[Dataset entries]
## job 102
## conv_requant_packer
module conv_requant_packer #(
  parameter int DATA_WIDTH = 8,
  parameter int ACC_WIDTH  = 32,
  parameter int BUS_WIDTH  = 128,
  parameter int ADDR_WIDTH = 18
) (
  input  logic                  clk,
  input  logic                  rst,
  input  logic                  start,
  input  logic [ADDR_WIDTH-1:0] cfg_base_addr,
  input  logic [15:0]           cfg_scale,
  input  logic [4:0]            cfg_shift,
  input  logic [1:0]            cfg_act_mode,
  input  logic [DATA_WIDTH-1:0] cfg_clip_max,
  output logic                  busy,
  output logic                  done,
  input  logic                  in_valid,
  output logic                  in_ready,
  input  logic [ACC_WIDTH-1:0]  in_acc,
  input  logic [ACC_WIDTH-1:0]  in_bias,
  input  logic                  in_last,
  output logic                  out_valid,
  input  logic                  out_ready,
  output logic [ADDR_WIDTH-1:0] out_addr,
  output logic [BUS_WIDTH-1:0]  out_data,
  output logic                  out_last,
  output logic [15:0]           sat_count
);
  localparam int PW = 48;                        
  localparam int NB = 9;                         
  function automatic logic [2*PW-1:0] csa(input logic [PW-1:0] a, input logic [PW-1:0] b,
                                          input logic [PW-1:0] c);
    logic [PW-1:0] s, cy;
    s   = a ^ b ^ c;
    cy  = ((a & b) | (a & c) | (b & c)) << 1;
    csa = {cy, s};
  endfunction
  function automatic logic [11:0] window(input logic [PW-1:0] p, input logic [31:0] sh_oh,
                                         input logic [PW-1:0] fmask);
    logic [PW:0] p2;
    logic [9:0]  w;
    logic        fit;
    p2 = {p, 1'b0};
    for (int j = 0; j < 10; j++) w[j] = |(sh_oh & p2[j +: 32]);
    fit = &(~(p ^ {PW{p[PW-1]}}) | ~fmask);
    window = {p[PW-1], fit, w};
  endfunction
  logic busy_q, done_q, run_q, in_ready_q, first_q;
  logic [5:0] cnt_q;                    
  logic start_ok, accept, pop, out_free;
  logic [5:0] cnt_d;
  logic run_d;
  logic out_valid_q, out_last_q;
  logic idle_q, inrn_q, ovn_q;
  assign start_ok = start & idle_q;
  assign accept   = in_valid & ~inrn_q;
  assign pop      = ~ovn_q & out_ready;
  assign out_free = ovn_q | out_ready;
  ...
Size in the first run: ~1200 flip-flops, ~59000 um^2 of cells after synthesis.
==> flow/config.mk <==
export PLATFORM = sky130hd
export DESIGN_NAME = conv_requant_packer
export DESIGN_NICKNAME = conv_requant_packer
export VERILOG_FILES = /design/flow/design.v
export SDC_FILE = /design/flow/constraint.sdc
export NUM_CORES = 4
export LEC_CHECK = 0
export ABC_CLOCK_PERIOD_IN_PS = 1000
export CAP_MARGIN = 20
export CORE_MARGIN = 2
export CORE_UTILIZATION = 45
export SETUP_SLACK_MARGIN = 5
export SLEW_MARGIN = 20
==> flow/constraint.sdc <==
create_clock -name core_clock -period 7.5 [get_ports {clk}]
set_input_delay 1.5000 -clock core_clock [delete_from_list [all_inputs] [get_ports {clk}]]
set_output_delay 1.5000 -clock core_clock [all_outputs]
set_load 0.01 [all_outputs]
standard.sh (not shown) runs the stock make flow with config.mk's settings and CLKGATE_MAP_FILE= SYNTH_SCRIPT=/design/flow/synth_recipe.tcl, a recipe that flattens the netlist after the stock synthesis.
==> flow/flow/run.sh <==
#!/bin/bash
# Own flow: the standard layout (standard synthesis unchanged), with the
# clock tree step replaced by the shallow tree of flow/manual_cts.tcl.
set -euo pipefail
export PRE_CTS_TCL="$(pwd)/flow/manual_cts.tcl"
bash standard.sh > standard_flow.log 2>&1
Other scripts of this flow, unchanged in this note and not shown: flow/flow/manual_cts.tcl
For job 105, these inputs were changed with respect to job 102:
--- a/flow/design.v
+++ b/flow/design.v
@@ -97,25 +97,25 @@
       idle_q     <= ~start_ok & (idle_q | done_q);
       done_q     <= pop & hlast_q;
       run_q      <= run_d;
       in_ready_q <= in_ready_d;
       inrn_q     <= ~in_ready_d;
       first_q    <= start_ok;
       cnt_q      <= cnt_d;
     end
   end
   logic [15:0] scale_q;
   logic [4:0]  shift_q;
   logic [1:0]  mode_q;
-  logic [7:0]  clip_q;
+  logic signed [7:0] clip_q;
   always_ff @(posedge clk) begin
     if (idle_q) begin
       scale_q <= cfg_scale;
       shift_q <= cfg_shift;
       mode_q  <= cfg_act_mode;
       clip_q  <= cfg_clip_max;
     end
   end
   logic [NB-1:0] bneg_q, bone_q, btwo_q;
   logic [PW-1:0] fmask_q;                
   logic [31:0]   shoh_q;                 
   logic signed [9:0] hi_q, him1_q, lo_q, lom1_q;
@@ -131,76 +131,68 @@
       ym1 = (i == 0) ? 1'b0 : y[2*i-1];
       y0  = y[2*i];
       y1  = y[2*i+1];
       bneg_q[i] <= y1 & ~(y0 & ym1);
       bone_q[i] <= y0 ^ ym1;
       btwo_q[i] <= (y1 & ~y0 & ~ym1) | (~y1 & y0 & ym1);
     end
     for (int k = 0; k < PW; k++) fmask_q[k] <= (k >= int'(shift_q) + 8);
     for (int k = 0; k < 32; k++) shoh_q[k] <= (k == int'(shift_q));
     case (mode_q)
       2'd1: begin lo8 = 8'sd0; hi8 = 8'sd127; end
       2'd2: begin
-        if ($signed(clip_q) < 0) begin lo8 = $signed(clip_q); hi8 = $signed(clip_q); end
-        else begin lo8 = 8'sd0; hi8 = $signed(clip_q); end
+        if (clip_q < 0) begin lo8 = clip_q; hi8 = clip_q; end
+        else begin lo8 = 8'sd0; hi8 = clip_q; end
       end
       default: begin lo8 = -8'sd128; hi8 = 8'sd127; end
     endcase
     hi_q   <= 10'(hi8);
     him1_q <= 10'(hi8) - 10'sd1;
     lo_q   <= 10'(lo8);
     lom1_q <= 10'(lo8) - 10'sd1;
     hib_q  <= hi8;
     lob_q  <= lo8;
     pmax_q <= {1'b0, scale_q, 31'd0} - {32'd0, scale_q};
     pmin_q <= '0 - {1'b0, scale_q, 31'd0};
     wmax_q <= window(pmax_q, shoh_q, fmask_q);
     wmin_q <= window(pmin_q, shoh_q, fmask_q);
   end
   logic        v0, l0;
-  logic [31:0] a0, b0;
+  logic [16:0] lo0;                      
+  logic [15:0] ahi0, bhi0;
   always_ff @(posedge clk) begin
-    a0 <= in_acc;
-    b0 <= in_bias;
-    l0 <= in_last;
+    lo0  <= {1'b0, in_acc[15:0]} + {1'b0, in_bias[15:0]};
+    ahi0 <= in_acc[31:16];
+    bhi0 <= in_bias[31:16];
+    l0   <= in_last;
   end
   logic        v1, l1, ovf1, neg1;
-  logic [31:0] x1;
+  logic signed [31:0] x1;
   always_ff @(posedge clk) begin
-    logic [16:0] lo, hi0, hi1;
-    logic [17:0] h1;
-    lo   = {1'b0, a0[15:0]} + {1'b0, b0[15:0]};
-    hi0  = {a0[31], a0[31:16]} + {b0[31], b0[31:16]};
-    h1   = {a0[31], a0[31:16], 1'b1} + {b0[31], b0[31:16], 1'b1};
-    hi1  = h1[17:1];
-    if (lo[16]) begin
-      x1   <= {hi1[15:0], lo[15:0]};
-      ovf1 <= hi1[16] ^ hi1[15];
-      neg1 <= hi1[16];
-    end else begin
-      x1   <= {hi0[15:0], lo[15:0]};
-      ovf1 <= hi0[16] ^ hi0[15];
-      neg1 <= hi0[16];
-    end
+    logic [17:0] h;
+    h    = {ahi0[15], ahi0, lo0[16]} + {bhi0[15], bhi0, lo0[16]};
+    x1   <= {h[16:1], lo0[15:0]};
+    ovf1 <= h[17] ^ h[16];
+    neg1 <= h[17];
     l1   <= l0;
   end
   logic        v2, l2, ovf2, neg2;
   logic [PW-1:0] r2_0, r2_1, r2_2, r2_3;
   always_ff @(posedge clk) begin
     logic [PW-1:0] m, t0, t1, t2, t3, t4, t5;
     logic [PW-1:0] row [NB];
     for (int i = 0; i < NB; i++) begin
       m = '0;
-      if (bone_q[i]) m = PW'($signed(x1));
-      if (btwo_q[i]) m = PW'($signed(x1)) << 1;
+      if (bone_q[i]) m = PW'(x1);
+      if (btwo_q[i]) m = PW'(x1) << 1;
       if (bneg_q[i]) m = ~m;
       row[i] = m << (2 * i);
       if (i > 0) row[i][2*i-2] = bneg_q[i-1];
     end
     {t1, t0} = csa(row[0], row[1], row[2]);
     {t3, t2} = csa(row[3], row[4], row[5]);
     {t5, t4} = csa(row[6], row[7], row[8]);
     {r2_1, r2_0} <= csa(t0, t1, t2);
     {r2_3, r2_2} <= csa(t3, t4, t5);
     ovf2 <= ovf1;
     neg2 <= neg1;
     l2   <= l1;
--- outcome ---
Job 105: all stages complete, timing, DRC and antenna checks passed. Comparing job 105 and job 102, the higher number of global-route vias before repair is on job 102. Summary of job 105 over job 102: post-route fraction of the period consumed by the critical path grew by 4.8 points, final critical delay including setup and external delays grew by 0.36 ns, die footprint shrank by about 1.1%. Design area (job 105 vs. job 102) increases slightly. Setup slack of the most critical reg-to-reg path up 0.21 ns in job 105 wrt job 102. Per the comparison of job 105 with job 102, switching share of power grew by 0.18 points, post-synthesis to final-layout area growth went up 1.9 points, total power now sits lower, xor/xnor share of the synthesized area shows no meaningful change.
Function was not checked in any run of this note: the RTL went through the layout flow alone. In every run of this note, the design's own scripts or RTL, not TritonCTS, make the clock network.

# WORK ORDER
Copy out each line of the records where the string "automatic" appears.

# RESPONSE BOX
  function automatic logic [2*PW-1:0] csa(input logic [PW-1:0] a, input logic [PW-1:0] b,
  function automatic logic [11:0] window(input logic [PW-1:0] p, input logic [31:0] sh_oh,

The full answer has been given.